Georgina listed the integers from \(1\) to \(13\):
\(1\), \(2\), \(3\), \(4\), \(5\), \(6\), \(7\), \(8\), \(9\), \(10\), \(11\), \(12\), \(13\)
She determined that the sum of all of the digits of the integers in this list is
\(1+2+3+4+5+6+7+8+9+(1+0)+(1+1)+(1+2) + (1+3)= 55\)

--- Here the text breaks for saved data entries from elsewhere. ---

<file path="config.mk">
export PLATFORM = sky130hd
export DESIGN_NAME = ffba_scan
export DESIGN_NICKNAME = d
export VERILOG_FILES = /design/src/hw/rtl/ffba_pkg.sv /design/src/hw/rtl/ffba_scan.sv
export SDC_FILE = /design/constraint.sdc
export NUM_CORES = 1
export LEC_CHECK = 0
export ABC_CLOCK_PERIOD_IN_PS = 5100
export BUFFER_PORTS_ARGS = -buffer_cell sky130_fd_sc_hd__buf_2
export CORE_MARGIN = 1
export CORE_UTILIZATION = 44
export DETAILED_ROUTE_END_ITERATION = 8
export PLACE_DENSITY = 0.85
export RECOVER_POWER = 25
export SETUP_SLACK_MARGIN = 0.5
export SYNTH_ARGS = -nofsm -noshare
export SYNTH_HDL_FRONTEND = slang
export SYNTH_SLANG_ARGS = --single-unit
</file>
<file path="constraint.sdc">
create_clock -name vclk -period 5.1
set_clock_uncertainty 0.1 [all_clocks]
set_input_delay 1.53 -clock vclk [all_inputs]
set_output_delay 1.53 -clock vclk [all_outputs]
set_load 0.03 [all_outputs]
</file>
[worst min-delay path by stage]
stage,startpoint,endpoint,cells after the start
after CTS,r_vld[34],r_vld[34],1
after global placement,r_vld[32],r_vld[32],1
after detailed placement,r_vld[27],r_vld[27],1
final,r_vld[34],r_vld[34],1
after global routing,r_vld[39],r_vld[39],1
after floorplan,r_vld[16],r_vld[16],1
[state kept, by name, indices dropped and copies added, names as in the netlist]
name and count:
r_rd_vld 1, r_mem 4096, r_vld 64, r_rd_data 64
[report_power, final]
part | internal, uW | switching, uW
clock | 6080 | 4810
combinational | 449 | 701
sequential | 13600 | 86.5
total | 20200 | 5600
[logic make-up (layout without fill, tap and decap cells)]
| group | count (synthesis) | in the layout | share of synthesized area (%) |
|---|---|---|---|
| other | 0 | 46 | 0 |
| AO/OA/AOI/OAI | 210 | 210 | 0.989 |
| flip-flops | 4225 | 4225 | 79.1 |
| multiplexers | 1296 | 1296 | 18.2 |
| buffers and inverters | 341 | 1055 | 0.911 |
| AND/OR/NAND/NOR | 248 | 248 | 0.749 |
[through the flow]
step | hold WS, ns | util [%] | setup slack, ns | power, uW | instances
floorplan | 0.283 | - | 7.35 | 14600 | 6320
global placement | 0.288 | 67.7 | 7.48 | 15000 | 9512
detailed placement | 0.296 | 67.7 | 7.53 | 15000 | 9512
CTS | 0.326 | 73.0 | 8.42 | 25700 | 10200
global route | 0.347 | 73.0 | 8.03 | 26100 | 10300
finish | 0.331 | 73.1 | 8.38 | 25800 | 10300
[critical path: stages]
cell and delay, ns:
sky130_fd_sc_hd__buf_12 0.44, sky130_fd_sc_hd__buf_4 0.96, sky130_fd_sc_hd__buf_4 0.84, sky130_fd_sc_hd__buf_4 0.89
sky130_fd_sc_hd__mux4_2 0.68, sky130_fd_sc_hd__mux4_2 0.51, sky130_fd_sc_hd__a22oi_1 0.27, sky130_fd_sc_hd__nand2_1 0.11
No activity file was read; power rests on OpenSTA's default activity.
### src/rtl/abtt_pkg.sv
// Package for the array binary tree traversal block.
// Holds the request/result types, opcode and order codes, and the control ROM.
// No dependencies.
package abtt_pkg;

    localparam int NODE_W        = 4;
    localparam int VAL_W         = 32;
    localparam int DEFAULT_NODES = 16;
    localparam int MAX_STORE     = 1 << NODE_W;

    // request opcodes
    localparam logic OP_LOAD = 1'b0;
    localparam logic OP_WALK = 1'b1;

    // walk orders; ORD_NONE never matches a valid order
    localparam logic [1:0] ORD_PRE  = 2'd0;
    localparam logic [1:0] ORD_IN   = 2'd1;
    localparam logic [1:0] ORD_POST = 2'd2;
    localparam logic [1:0] ORD_NONE = 2'd3;

    // sequencer steps
    localparam int STEP_W = 3;
    localparam logic [STEP_W-1:0] ST_IDLE  = 3'd0;
    localparam logic [STEP_W-1:0] ST_LEFT  = 3'd1;
    localparam logic [STEP_W-1:0] ST_RIGHT = 3'd2;
    localparam logic [STEP_W-1:0] ST_UP    = 3'd3;
    localparam logic [STEP_W-1:0] ST_FLUSH = 3'd4;

    // datapath actions
    localparam logic [2:0] ACT_NONE  = 3'd0;
    localparam logic [2:0] ACT_LEFT  = 3'd1;
    localparam logic [2:0] ACT_RIGHT = 3'd2;
    localparam logic [2:0] ACT_CLIMB = 3'd3;
    localparam logic [2:0] ACT_FLUSH = 3'd4;

    typedef struct packed {
        logic                    opcode;
        logic [NODE_W-1:0]       node_index;
        logic signed [VAL_W-1:0] node_value;
        logic [1:0]              walk_order;
    } abtt_req_t;

    typedef struct packed {
        logic signed [VAL_W-1:0] visited_value;
        logic                    last_of_walk;
    } abtt_rsp_t;

    // hit: child present / climb reached the start node
    // miss: child absent / climb from a left child
    // alt: climb from a right child
    typedef struct packed {
        logic [1:0]        emit_ord;
        logic [2:0]        act;
        logic [STEP_W-1:0] nxt_hit;
        logic [STEP_W-1:0] nxt_miss;
        logic [STEP_W-1:0] nxt_alt;
    } ucode_t;

    function automatic ucode_t ucode_rom(input logic [STEP_W-1:0] step);
        ucode_t uw;
        unique case (step)
            ST_LEFT:  uw = '{ORD_PRE,  ACT_LEFT,  ST_LEFT,  ST_RIGHT, ST_RIGHT};
            ST_RIGHT: uw = '{ORD_IN,   ACT_RIGHT, ST_LEFT,  ST_UP,    ST_UP};
            ST_UP:    uw = '{ORD_POST, ACT_CLIMB, ST_FLUSH, ST_RIGHT, ST_UP};
            ST_FLUSH: uw = '{ORD_NONE, ACT_FLUSH, ST_IDLE,  ST_IDLE,  ST_IDLE};
            default:  uw = '{ORD_NONE, ACT_NONE,  ST_IDLE,  ST_IDLE,  ST_IDLE};
        endcase
        return uw;
    endfunction

endpackage

### src/rtl/array_binary_tree_traversal.sv
// Top level of the array binary tree traversal block: node store, step sequencer
// driven by the control ROM, and result register. Depends on abtt_pkg.
//
// Channel  | Direction | Handshake                         | Payload
// ---------+-----------+-----------------------------------+-----------
// request  | in        | start high while busy low         | req
// result   | out       | result_valid high for one cycle   | result
//
// A load request gives no result. A walk request passes through the three
// sequencer steps (left, right, up) on each visited node, then a flush step.
// Each result is held back one visit so the final one can carry last_of_walk.
// Reset clears the node store and the sequencer; the receiver cannot stall,
// so results never wait.
module array_binary_tree_traversal
    import abtt_pkg::*;
#(
    parameter int NODES = DEFAULT_NODES
) (
    input  logic      clk,
    input  logic      rst_n,
    input  logic      start,
    input  abtt_req_t req,
    output logic      busy,
    output logic      result_valid,
    output abtt_rsp_t result
);

    localparam int DEPTH = (NODES < MAX_STORE) ? NODES : MAX_STORE;
    localparam int AW    = $clog2(DEPTH);

    logic signed [VAL_W-1:0] store_reg [DEPTH];

    logic [STEP_W-1:0]       step_reg, step_next;
    logic [NODE_W-1:0]       cur_reg, cur_next;
    logic [NODE_W-1:0]       root_reg, root_next;
    logic [1:0]              order_reg, order_next;
    logic                    pend_valid_reg, pend_valid_next;
    logic signed [VAL_W-1:0] pend_val_reg, pend_val_next;
    logic                    result_valid_reg, result_valid_next;
    abtt_rsp_t               result_reg, result_next;

    ucode_t                  uw;
    logic                    accept;
    logic                    do_load;
    logic                    walk_ok;
    logic [NODE_W:0]         probe;
    logic                    probe_hit;
    logic signed [VAL_W-1:0] cur_val;
    logic                    emit;

    assign uw      = ucode_rom(step_reg);
    assign busy    = (step_reg != ST_IDLE);
    assign accept  = start && !busy;
    assign do_load = accept && (req.opcode == OP_LOAD) && (req.node_index != '0)
                     && (32'(req.node_index) < DEPTH);
    assign walk_ok = (req.node_index != '0) && (32'(req.node_index) < DEPTH)
                     && (req.walk_order != ORD_NONE);

    // child index: cur*2 for left, cur*2+1 for right
    assign probe     = {cur_reg, (uw.act == ACT_RIGHT)};
    assign probe_hit = (32'(probe) < DEPTH) && (store_reg[probe[AW-1:0]] != '0);
    assign cur_val   = store_reg[cur_reg[AW-1:0]];
    assign emit      = (uw.emit_ord == order_reg);

    always_comb
    begin
        step_next         = step_reg;
        cur_next          = cur_reg;
        root_next         = root_reg;
        order_next        = order_reg;
        pend_valid_next   = pend_valid_reg;
        pend_val_next     = pend_val_reg;
        result_valid_next = 1'b0;
        result_next       = result_reg;

        if (accept && (req.opcode == OP_WALK) && walk_ok)
        begin
            cur_next   = req.node_index;
            root_next  = req.node_index;
            order_next = req.walk_order;
            step_next  = ST_LEFT;
        end

        // hold the newest visit back; release the one before it
        if (emit)
        begin
            result_valid_next = pend_valid_reg;
            result_next       = '{pend_val_reg, 1'b0};
            pend_valid_next   = 1'b1;
            pend_val_next     = cur_val;
        end

        case (uw.act) inside
            ACT_LEFT, ACT_RIGHT:
            begin
                if (probe_hit)
                begin
                    cur_next  = probe[NODE_W-1:0];
                    step_next = uw.nxt_hit;
                end
                else
                begin
                    step_next = uw.nxt_miss;
                end
            end
            ACT_CLIMB:
            begin
                if (cur_reg == root_reg)
                begin
                    step_next = uw.nxt_hit;
                end
                else
                begin
                    cur_next  = {1'b0, cur_reg[NODE_W-1:1]};
                    step_next = cur_reg[0] ? uw.nxt_alt : uw.nxt_miss;
                end
            end
            ACT_FLUSH:
            begin
                result_valid_next = pend_valid_reg;
                result_next       = '{pend_val_reg, 1'b1};
                pend_valid_next   = 1'b0;
                step_next         = uw.nxt_hit;
            end
            default:
            begin
            end
        endcase
    end

    always_ff @(posedge clk or negedge rst_n)
    begin
        if (!rst_n)
        begin
            step_reg         <= ST_IDLE;
            pend_valid_reg   <= 1'b0;
            result_valid_reg <= 1'b0;
        end
        else
        begin
            step_reg         <= step_next;
            pend_valid_reg   <= pend_valid_next;
            result_valid_reg <= result_valid_next;
        end
    end

    always_ff @(posedge clk)
    begin
        cur_reg      <= cur_next;
        root_reg     <= root_next;
        order_reg    <= order_next;
        pend_val_reg <= pend_val_next;
        result_reg   <= result_next;
    end

    always_ff @(posedge clk or negedge rst_n)
    begin
        if (!rst_n)
        begin
            for (int i = 0; i < DEPTH; i++)
            begin
                store_reg[i] <= '0;
            end
        end
        else if (do_load)
        begin
            store_reg[req.node_index[AW-1:0]] <= req.node_value;
        end
    end

    assign result_valid = result_valid_reg;
    assign result       = result_reg;

endmodule
### config.mk
export PLATFORM = sky130hd
export DESIGN_NAME = array_binary_tree_traversal
export DESIGN_NICKNAME = d
export VERILOG_FILES = /design/src/rtl/abtt_pkg.sv /design/src/rtl/array_binary_tree_traversal.sv
export SDC_FILE = /design/constraint.sdc
export NUM_CORES = 1
export LEC_CHECK = 0
export BUFFER_PORTS_ARGS = -buffer_cell sky130_fd_sc_hd__buf_2
export CORE_ASPECT_RATIO = 1.25
export CORE_UTILIZATION = 25
export CTS_CLUSTER_SIZE = 24
export DETAILED_ROUTE_END_ITERATION = 10
export REMOVE_ABC_BUFFERS = 1
export SLEW_MARGIN = 20
export SYNTH_ARGS = -nofsm -noshare
export SYNTH_HDL_FRONTEND = slang
export SYNTH_SLANG_ARGS = --single-unit
export TNS_END_PERCENT = 30
### constraint.sdc
create_clock -name clk -period 3.8 [get_ports clk]
set_clock_uncertainty 0.15 [all_clocks]
set_input_delay 0.57 -clock clk [delete_from_list [all_inputs] [get_ports clk]]
set_output_delay 0.57 -clock clk [all_outputs]
set_load 0.01 [all_outputs]
==> config.mk <==
export PLATFORM = sky130hd
export DESIGN_NAME = short_descriptor_table_walk
export DESIGN_NICKNAME = d
export VERILOG_FILES = /design/src/hdl/sdtw_pkg.sv /design/src/hdl/sdtw_apb_regs.sv /design/src/hdl/sdtw_walk.sv /design/src/hdl/short_descriptor_table_walk.sv
export VERILOG_INCLUDE_DIRS = /design/src /design/src/hdl
export SDC_FILE = /design/constraint.sdc
export NUM_CORES = 1
export LEC_CHECK = 0
export BUFFER_PORTS_ARGS = -buffer_cell sky130_fd_sc_hd__clkbuf_2
export CORE_MARGIN = 10
export CORE_UTILIZATION = 58
export CTS_CLUSTER_SIZE = 8
export DETAILED_ROUTE_END_ITERATION = 8
export PLACE_DENSITY_LB_ADDON = 0.3
export SLEW_MARGIN = 10
export SYNTH_ARGS = -nofsm -noshare
export SYNTH_HDL_FRONTEND = slang
export SYNTH_HIERARCHICAL = 1
export SYNTH_SLANG_ARGS = --single-unit
export TNS_END_PERCENT = 1
==> constraint.sdc <==
create_clock -name clk -period 6.22 [get_ports clk]
set_input_delay 1.244 -clock clk [delete_from_list [all_inputs] [get_ports clk]]
set_output_delay 1.244 -clock clk [all_outputs]
set_load 0.01 [all_outputs]
==> src/hdl/short_descriptor_table_walk_assert.svh <==
// Assertion macros for the short-descriptor table walker.
// Used by the walk engine; no dependencies. Clock clk, reset rst_n.
`ifndef SHORT_DESCRIPTOR_TABLE_WALK_ASSERT_SVH
`define SHORT_DESCRIPTOR_TABLE_WALK_ASSERT_SVH

`ifndef ASSERT_OFF
`define SDTW_ASSERT(lbl, prop, msg) \
  lbl: assert property (@(posedge clk) disable iff (!rst_n) (prop)) else $error(msg);
`define SDTW_ASSERT_NEXT(lbl, ante, cons, msg) \
  lbl: assert property (@(posedge clk) disable iff (!rst_n) (ante) |=> (cons)) else $error(msg);
`else
`define SDTW_ASSERT(lbl, prop, msg)
`define SDTW_ASSERT_NEXT(lbl, ante, cons, msg)
`endif

`endif

==> src/hdl/sdtw_pkg.sv <==
// Shared types and codes for the short-descriptor table walker.
// No dependencies; imported by every module of the block.
package sdtw_pkg;

  localparam int unsigned VA_W    = 32;
  localparam int unsigned DESC_W  = 32;
  localparam int unsigned PA_W    = 40;
  localparam int unsigned CFG_W   = 32;
  localparam int unsigned PADDR_W = 3;
  localparam int unsigned SUPER_BIT = 18;

  typedef enum logic [1:0] {PH_IDLE, PH_L1, PH_L2} phase_t;

  typedef enum logic {OP_REQUEST, OP_DESC} op_t;
  typedef enum logic {KIND_READ, KIND_DONE} kind_t;

  typedef enum logic [1:0] {
    ST_OK, ST_L1_FAULT, ST_L2_FAULT, ST_RESERVED
  } status_t;

  // first-level descriptor type field
  typedef enum logic [1:0] {
    L1_FAULT, L1_TABLE, L1_SECTION, L1_RESERVED
  } l1_type_t;

  // second-level type codes; both remaining codes are small pages
  localparam logic [1:0] L2_FAULT = 2'd0;
  localparam logic [1:0] L2_LARGE = 2'd1;

  // register indexes
  localparam logic REG_TB0 = 1'b0;
  localparam logic REG_TB1 = 1'b1;

  typedef struct packed {
    logic [CFG_W-1:0] table_base_zero;
    logic [CFG_W-1:0] table_base_one;
  } cfg_t;

  typedef struct packed {
    op_t              operation;
    logic [VA_W-1:0]  virt_addr;
    logic             base_select;
    logic [DESC_W-1:0] read_data;
  } item_t;

  typedef struct packed {
    kind_t           kind;
    logic [PA_W-1:0] address;
    status_t         status;
  } result_t;

endpackage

She then challenged you to determine the sum of all of the digits of the integers from \(1\) to \(100\). What sum would you get?
In the integers from \(1\) to \(100\), each digit from \(0\) to \(9\) appears as the units digit of a number exactly ten times. For example, the digit \(1\) appears as the units digit in the numbers \(1\), \(11\), \(21\), \(31\), \(41\), \(51\), \(61\), \(71\), \(81\), \(91\), a total of \(10\) numbers. Therefore, the sum of all of the units digits is \[\begin{aligned} 10(1) &+ 10(2) + 10(3) + 10(4) + 10(5)+ 10(6) + 10(7) +10(8) +10(9) +10(0)\\ & = 10(1 + 2 + 3 + 4 + 5 + 6 + 7 + 8 + 9 + 0)\\ & = 10(45)\\ &=450 \end{aligned}\]
Similarly, each digit from \(1\) to \(9\) appears as the tens digit of a number exactly ten times. For example, the digit \(1\) appears as the tens digit in the numbers \(10\), \(11\), \(12\), \(13\), \(14\), \(15\), \(16\), \(17\), \(18\), \(19\), a total of \(10\) numbers. The digit \(0\) appears as the tens digit of a number once. Therefore, the sum of all of the tens digits is \[\begin{aligned} 10(1 + 2 + 3 + 4 + 5 + 6 + 7 + 8 + 9 ) + 0&=10(45)\\ &=450 \end{aligned}\]
The number \(100\) is the only number with a hundreds digit. We need to add \(1\) to our final sum.
Therefore, the sum of all of the digits of the integers from \(1\) to \(100\) is \(450 + 450 + 1 = 901\).